:: Work instructions ::
Please transcribe exactly, and only, the lines of the data below between the line holding "cell on the critical path" and the line holding "routability congestion estimate", inclusive.

##### Task data

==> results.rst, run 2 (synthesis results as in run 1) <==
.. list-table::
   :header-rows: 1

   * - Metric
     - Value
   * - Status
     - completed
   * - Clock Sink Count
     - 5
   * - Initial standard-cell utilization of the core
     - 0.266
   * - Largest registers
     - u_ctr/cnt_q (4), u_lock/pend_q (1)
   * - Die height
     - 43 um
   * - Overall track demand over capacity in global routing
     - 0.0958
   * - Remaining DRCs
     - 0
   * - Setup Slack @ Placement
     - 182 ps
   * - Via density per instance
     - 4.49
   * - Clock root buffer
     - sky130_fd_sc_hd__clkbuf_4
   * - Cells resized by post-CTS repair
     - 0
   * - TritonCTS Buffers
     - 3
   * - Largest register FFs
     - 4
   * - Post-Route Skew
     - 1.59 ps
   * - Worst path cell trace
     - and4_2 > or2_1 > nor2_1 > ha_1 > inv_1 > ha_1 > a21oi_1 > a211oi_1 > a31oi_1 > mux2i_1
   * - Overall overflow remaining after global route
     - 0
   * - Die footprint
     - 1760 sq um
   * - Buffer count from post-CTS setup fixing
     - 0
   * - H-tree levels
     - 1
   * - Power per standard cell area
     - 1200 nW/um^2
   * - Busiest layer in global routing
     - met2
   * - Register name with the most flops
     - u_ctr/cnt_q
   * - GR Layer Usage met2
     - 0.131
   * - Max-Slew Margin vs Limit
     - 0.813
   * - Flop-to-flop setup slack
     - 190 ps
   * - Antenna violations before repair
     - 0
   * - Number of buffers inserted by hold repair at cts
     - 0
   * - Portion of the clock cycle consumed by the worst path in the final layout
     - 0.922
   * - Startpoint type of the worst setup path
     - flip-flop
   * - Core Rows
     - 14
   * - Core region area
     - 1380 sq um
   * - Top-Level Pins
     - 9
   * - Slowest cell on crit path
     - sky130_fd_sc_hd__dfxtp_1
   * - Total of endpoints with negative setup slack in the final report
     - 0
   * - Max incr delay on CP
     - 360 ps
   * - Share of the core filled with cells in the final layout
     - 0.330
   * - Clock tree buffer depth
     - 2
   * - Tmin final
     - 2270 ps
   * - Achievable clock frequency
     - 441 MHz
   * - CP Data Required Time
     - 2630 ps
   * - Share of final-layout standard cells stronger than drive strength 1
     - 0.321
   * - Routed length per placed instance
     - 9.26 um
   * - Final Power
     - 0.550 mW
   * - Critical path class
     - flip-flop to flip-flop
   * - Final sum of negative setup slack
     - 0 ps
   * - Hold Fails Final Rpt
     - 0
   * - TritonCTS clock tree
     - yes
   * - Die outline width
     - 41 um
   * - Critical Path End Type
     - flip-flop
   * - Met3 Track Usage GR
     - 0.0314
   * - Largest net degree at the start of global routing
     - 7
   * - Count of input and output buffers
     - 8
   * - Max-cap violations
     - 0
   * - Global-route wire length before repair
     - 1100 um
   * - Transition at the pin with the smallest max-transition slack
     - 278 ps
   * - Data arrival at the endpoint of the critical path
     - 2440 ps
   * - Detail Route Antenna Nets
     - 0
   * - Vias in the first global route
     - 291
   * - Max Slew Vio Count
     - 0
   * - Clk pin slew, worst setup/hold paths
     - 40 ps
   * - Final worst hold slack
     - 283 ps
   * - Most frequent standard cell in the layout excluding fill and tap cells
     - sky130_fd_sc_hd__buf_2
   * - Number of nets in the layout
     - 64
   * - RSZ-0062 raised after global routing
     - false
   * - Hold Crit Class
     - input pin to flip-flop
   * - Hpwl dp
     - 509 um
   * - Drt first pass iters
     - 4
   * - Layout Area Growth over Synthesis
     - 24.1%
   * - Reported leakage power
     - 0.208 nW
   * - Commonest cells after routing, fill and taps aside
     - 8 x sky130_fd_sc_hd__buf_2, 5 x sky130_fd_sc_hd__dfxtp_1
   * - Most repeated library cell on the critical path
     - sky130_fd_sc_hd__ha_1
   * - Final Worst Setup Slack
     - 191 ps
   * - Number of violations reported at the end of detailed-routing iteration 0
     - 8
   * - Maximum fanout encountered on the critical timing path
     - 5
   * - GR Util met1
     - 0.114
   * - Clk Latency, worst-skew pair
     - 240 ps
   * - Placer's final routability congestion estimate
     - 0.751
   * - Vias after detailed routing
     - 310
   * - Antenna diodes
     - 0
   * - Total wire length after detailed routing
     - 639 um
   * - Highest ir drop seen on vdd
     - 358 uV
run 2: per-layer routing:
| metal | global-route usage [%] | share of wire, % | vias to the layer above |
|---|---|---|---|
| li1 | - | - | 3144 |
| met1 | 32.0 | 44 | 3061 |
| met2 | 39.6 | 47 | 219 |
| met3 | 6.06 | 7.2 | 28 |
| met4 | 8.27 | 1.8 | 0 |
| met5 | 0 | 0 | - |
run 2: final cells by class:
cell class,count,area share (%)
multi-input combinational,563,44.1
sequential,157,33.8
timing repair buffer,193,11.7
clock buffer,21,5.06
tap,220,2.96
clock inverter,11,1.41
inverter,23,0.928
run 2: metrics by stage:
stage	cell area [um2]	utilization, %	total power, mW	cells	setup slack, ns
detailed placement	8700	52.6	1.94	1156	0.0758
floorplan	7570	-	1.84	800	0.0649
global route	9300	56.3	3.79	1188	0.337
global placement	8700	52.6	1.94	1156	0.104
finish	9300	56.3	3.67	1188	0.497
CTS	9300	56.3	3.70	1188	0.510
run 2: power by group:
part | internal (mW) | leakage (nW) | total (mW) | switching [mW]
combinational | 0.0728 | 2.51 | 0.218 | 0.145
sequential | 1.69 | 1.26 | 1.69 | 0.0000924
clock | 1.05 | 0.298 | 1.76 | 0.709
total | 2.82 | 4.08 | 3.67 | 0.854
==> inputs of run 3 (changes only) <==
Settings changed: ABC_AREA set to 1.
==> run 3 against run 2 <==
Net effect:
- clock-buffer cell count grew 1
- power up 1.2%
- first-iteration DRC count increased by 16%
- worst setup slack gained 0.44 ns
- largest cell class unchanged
===== src/rtl/sw_reset_seq.sv =====
module sw_reset_seq #(
  parameter int NUM_PORTS     = 11,
  parameter int DW            = 16,
  parameter int AW            = 5,
  parameter int PORT_DEV_BASE = 16,
  parameter int GLOBAL_DEV    = 27,
  parameter int CTRL_OFS      = 4,
  parameter int STATE_LSB     = 0,
  parameter int STATE_W       = 2,
  parameter int RESET_BIT     = 15,
  parameter int CYCLES_PER_MS = 125000,
  parameter int DRAIN_MS      = 2,
  parameter int POLL_MS       = 1,
  parameter int MAX_POLLS     = 1000
) (
  input  logic          clk,
  input  logic          rst_n,
  input  logic          start,
  output logic          busy,
  output logic          req_valid,
  output logic          req_write,
  output logic [AW-1:0] req_dev,
  output logic [AW-1:0] req_reg,
  output logic [DW-1:0] req_wdata,
  input  logic          ack,
  input  logic [DW-1:0] ack_rdata,
  input  logic          ack_err,
  output logic          seq_done,
  output logic          seq_timeout,
  output logic          seq_error
);

  localparam int DRAIN_CYC = CYCLES_PER_MS * DRAIN_MS;
  localparam int POLL_CYC  = CYCLES_PER_MS * POLL_MS;
  localparam int MAX_CYC   = (DRAIN_CYC > POLL_CYC) ? DRAIN_CYC : POLL_CYC;
  localparam int TW        = $clog2(MAX_CYC + 1);
  localparam int PW        = $clog2(MAX_POLLS + 1);
  localparam int IW        = (NUM_PORTS > 1) ? $clog2(NUM_PORTS) : 1;
  localparam logic [DW-1:0] STATE_MASK = DW'(((1 << STATE_W) - 1) << STATE_LSB);
  localparam logic [DW-1:0] RST_MASK   = DW'(1) << RESET_BIT;

  typedef enum logic [3:0] {
    S_IDLE, S_PORT_RD, S_PORT_WR, S_DRAIN, S_GLB_RD, S_GLB_WR, S_PROBE, S_GAP
  } state_t;

  state_t          st;
  logic [IW-1:0]   port;
  logic [DW-1:0]   hold;
  logic [TW-1:0]   tick;
  logic [PW-1:0]   polls;

  logic in_port, acc_ok, acc_bad, tick_end;

  assign in_port   = (st == S_PORT_RD) || (st == S_PORT_WR);
  assign req_valid = in_port || (st == S_GLB_RD) || (st == S_GLB_WR) || (st == S_PROBE);
  assign req_write = (st == S_PORT_WR) || (st == S_GLB_WR);
  assign req_dev   = in_port ? AW'(PORT_DEV_BASE + int'(port)) : AW'(GLOBAL_DEV);
  assign req_reg   = AW'(CTRL_OFS);
  assign req_wdata = req_write ? hold : '0;
  assign busy      = (st != S_IDLE);
  assign acc_ok    = req_valid && ack && !ack_err;
  assign acc_bad   = req_valid && ack && ack_err;
  assign tick_end  = (tick == TW'(((st == S_DRAIN) ? DRAIN_CYC : POLL_CYC) - 1));

  always_ff @(posedge clk or negedge rst_n) begin
    if (!rst_n) begin
      st          <= S_IDLE;
      port        <= '0;
      hold        <= '0;
      tick        <= '0;
      polls       <= '0;
      seq_done    <= 1'b0;
      seq_timeout <= 1'b0;
      seq_error   <= 1'b0;
    end else begin
      seq_done    <= 1'b0;
      seq_timeout <= 1'b0;
      seq_error   <= 1'b0;
      case (st)
        S_IDLE: if (start) begin
          st   <= S_PORT_RD;
          port <= '0;
        end
        S_PORT_RD: if (acc_ok) begin
          hold <= ack_rdata & ~STATE_MASK;
          st   <= S_PORT_WR;
        end
        S_PORT_WR: if (acc_ok) begin
          if (port == IW'(NUM_PORTS - 1)) begin
            st   <= S_DRAIN;
            tick <= '0;
          end else begin
            port <= port + IW'(1);
            st   <= S_PORT_RD;
          end
        end
        S_DRAIN: if (tick_end) st <= S_GLB_RD;
                 else          tick <= tick + TW'(1);
        S_GLB_RD: if (acc_ok) begin
          hold <= ack_rdata | RST_MASK;
          st   <= S_GLB_WR;
        end
        S_GLB_WR: if (acc_ok) begin
          polls <= '0;
          st    <= S_PROBE;
        end
        S_PROBE: if (acc_ok) begin
          if (!ack_rdata[RESET_BIT]) begin
            seq_done <= 1'b1;
            st       <= S_IDLE;
          end else if (polls == PW'(MAX_POLLS - 1)) begin
            seq_timeout <= 1'b1;
            st          <= S_IDLE;
          end else begin
            polls <= polls + PW'(1);
            tick  <= '0;
            st    <= S_GAP;
          end
        end
        S_GAP: if (tick_end) st <= S_PROBE;
               else          tick <= tick + TW'(1);
        default: st <= S_IDLE;
      endcase
      if (acc_bad) begin
        seq_error <= 1'b1;
        st        <= S_IDLE;
      end
    end
  end

endmodule


===== config.mk =====
export PLATFORM = sky130hd
export DESIGN_NAME = sw_reset_seq
export DESIGN_NICKNAME = d
export VERILOG_FILES = /design/src/rtl/sw_reset_seq.sv
export SDC_FILE = /design/constraint.sdc
export NUM_CORES = 1
export LEC_CHECK = 0
export CORE_AREA = 2 2 97 80
export DETAILED_ROUTE_END_ITERATION = 10
export DIE_AREA = 0 0 99 82
export MAX_ROUTING_LAYER = met4
export PLACE_DENSITY = 0.72
export SETUP_SLACK_MARGIN = 0.15
export SYNTH_ARGS = -nofsm -noshare
export SYNTH_HDL_FRONTEND = slang
export SYNTH_SLANG_ARGS = --single-unit

===== constraint.sdc =====
create_clock -name clk -period 2.6 [get_ports clk]
set_input_delay 0.26 -clock clk [delete_from_list [all_inputs] [get_ports clk]]
set_output_delay 0.26 -clock clk [all_outputs]
set_load 0.01 [all_outputs]

==> impl_summary.md <==
Clock tree
In this run, CTS created clock tree buffers numbering 5. In this run the number of H-tree levels came out at 2. The maximum clock insertion buffer count is 2. For the worst-skew pair, the clock arrives at the later sink with an insertion delay of 0.32 ns. After clock tree synthesis, the clock-pin slew on the worst setup and hold paths is about 0.11 ns. The clock drives 54 sinks.

The clock tree root buffer cell is clkbuf_8. TritonCTS built the clock tree.

Detailed routing
The number of DRC violations after detailed-routing iteration 0 is slightly below 100. The number of design rule violations left after detail routing is 0. The total iterations of the first detailed-routing run is 4. The detailed-route wire length per cell is 14.7 um. The number of vias per cell is approximately 5.6. The remaining antenna violation count is 0. The final layout contains routed wiring with a total length of 6890 um. The final route contains roughly 2,600 vias.

Synthesis
Among all flip-flop cells after synthesis, the most frequent one is dfrtp_1. Sequential cells were found to cover roughly 43% of the synthesized design area. dfrtp_1 takes more of the synthesized area than any other cell. The post-synthesis cell type count is between 60 and 70. The async set or reset register ratio after synthesis is 100%. The mean cell area of the mapped netlist is roughly 9.5 um2.

By area the synthesized netlist is led by dfrtp_1, and2_1, nand2_1. The post-synthesis sequential element count is 54. The number of instances in the synthesized netlist is about 330. The cell area that synthesis handed to floorplanning was 3140 um2. During synthesis, Yosys emitted a total of 0 warnings. Counting instances in the post-synthesis netlist gives the leading cell types as dfrtp_1, nand2_1, and2_1, nor2_1. The most frequent cell after synthesis is dfrtp_1.

The number of flops mapped to enable cells by yosys is 0. The share of the synthesized area in the top cell type is between 40% and 50%.

Placement
The final weighted congestion in routability-driven placement is 0.901. Summed over all nets, the half-perimeter wirelength after detailed placement is 4870 um. In this run the tool buffered the top-level ports with 46 buffer cells. The pre-CTS setup slack is 0.290 ns.

Critical path
At the worst endpoint, the arrival time is approximately 2.1 ns. STA classifies the critical path startpoint as a flip-flop. STA classifies the critical path endpoint as a primary output.

The category of the critical setup timing path is flip-flop to primary output. Of all nets on the critical path, the largest fanout is 8. The required time of the critical path is 2.34 ns.

Die
The I/O pin total is between 50 and 60. The effective utilization at floorplan is between 40 and 50%. In this run the vertical extent of the chip is 82 um. The die width is 99 um.

The standard cell core area is around 7200 um2. The die covers ~8000 um2. The floorplan row count is 28.

Final layout
The share of post-route cells with drive strength above 1 is around an eighth. The area overhead of the layout relative to synthesis is 20.9%. The number of diodes is 0. The final net count is approximately 400.

STA
Adding up every negative setup slack in the final design gives 0 ns. Across the routed clock network, the largest skew measured is 0.0122 ns. The remaining max-slew budget at the tightest pin is about 59%. The slew at the pin with the worst max-slew slack is ~0.6 ns.

The worst path needs between 2 and 2.5 ns of the cycle, external delays included. The total count of hold-check failures in the final report is 0. The final-report max-slew violation count is 0. The maximum achievable frequency is 0.427 GHz.

Setup violations remaining at the end of the flow were counted as 0. In the finished design, the share of the clock period the worst path needs comes to between 80% and 90%. Once routing completed, OpenROAD measured the worst setup slack at ~0.26 ns. Setup repair after global routing could not meet its margin everywhere. Across all hold checks on the routed design, the worst slack comes to around 0.45 ns.

Pwr
The power density relative to cell area is 554 nW/um2. The analysis attributes to cell leakage a power of ~1.7 nW. The maximum resistive drop on vdd is ~0.00025 V.

Global route
The global-route wire length before repair is around 12,000 um. The global-route total usage across every layer is 18.1%. The number of antenna violations at the first check in global routing is 0. Summed over all layers, the global routing overflow is 0. Entering global routing, the biggest net connects 33 pins. The via count of the first global-routing pass is between 2,000 and 3,000.

Run status
The run finished with clean final reports.

Worst hold path
The worst hold path belongs to the class input port to async pin.

Run
The total of max-cap violations is 0.
## flip-flops by register name, indices dropped and copies added (netlist names)
signal	flops
tick	18
hold	16
polls	10
port	4
st	3
seq_done	1
seq_error	1
seq_timeout	1
## what timing repair did
item / in CTS / in global routing
buffers inserted: 0 / 4
setup endpoints to repair: 14 / 19
cloned: 0 / 1
hold endpoints to repair: 54 / 0
hold buffers: 1 / 0
resized for setup: 1 / 7
## cell families (layout without fill, tap and decap cells)
logic type               Yosys count  in the layout  share of synthesized area [%]
AND/OR/NAND/NOR                  142            142                           25.2
AO/OA/AOI/OAI                     76             76                           16.9
flip-flops                        54             54                           43.0
buffers and inverters             28             74                           5.30
multiplexers                      15             15                           5.34
XOR/XNOR                           8              8                           2.47
adder cells (fa/ha/maj)            4              4                           1.59
other                              2              6                          0.239
## layout make-up
class | instances | area [um2]
Clock buffer | 5 | 68.8
Clock inverter | 3 | 26.3
Fill cell | 660 | 3390
Inverter | 5 | 18.8
Multi-Input combinational cell | 251 | 1650
Sequential cell | 54 | 1350
Tap cell | 90 | 113
Timing Repair Buffer | 61 | 571
## worst paths after layout
kind / slack, ns / cells after the start / to / start
worst min-delay path: 0.45 / 3 / polls[1]$_DFFE_PN0P_ / rst_n
min in group clk: 0.49 / 1 / hold[8]$_DFFE_PN0P_ / hold[8]$_DFFE_PN0P_
worst max register to register: 0.47 / 6 / tick[5]$_DFFE_PN0P_ / polls[0]$_DFFE_PN0P_
worst min register to register: 0.49 / 1 / hold[8]$_DFFE_PN0P_ / hold[8]$_DFFE_PN0P_
worst max-delay path: 0.26 / 6 / req_wdata[11] / st[0]$_DFFE_PN0P_
max in group asynchronous: 1.75 / 3 / st[1]$_DFFE_PN0P_ / rst_n
## metrics by stage
| stage | util [%] | cell area [um2] | power, mW | std cells |
|---|---|---|---|---|
| floorplan | - | 3160 | 1.46 | 333 |
| global placement | 50.7 | 3640 | 1.58 | 455 |
| detailed placement | 50.7 | 3640 | 1.60 | 455 |
| CTS | 52.2 | 3750 | 2.11 | 464 |
| global route | 52.9 | 3800 | 2.23 | 469 |
| finish | 52.9 | 3800 | 2.10 | 469 |
## where the power goes
| part | internal (mW) | total, mW | switching (mW) |
|---|---|---|---|
| clock | 0.199 | 0.508 | 0.309 |
| sequential | 0.982 | 1.17 | 0.190 |
| combinational | 0.220 | 0.424 | 0.204 |
| total | 1.40 | 2.10 | 0.703 |
## cell usage in the layout, fill, tap and decap left out, types with 6 or more instances in the layout
master	n
a211o_1	8
a21o_1	7
a21oi_1	14
a31oi_1	7
and2_1	20
and3_1	12
buf_4	13
clkdlybuf4s50_1	45
conb_1	6
dfrtp_1	52
mux2_1	8
mux2_2	6
nand2_1	28
nand2b_1	8
nand3_1	14
nor2_1	16
nor3_1	13
o21ai_0	12
## worst max-delay path: stages (launching register included)
cell and delay [ns]:
dfrtp_2 0.48, inv_1 0.09, nand2_1 0.11, o21ai_1 0.20, clkbuf_4 0.22, and2_1 0.13, clkdlybuf4s50_1 0.53
## per-layer routing
| layer | track usage (%) | routed length (um) |
|---|---|---|
| met4 | 5.89 | 111 |
| met5 | - | 0 |
| met1 | 23.4 | 3380 |
| met3 | 2.98 | 326 |
| met2 | 29.3 | 3080 |
Note: power is estimated with default switching activity, not from simulation.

##########

:: Task answer ::
   * - Most repeated library cell on the critical path
     - sky130_fd_sc_hd__ha_1
   * - Final Worst Setup Slack
     - 191 ps
   * - Number of violations reported at the end of detailed-routing iteration 0
     - 8
   * - Maximum fanout encountered on the critical timing path
     - 5
   * - GR Util met1
     - 0.114
   * - Clk Latency, worst-skew pair
     - 240 ps
   * - Placer's final routability congestion estimate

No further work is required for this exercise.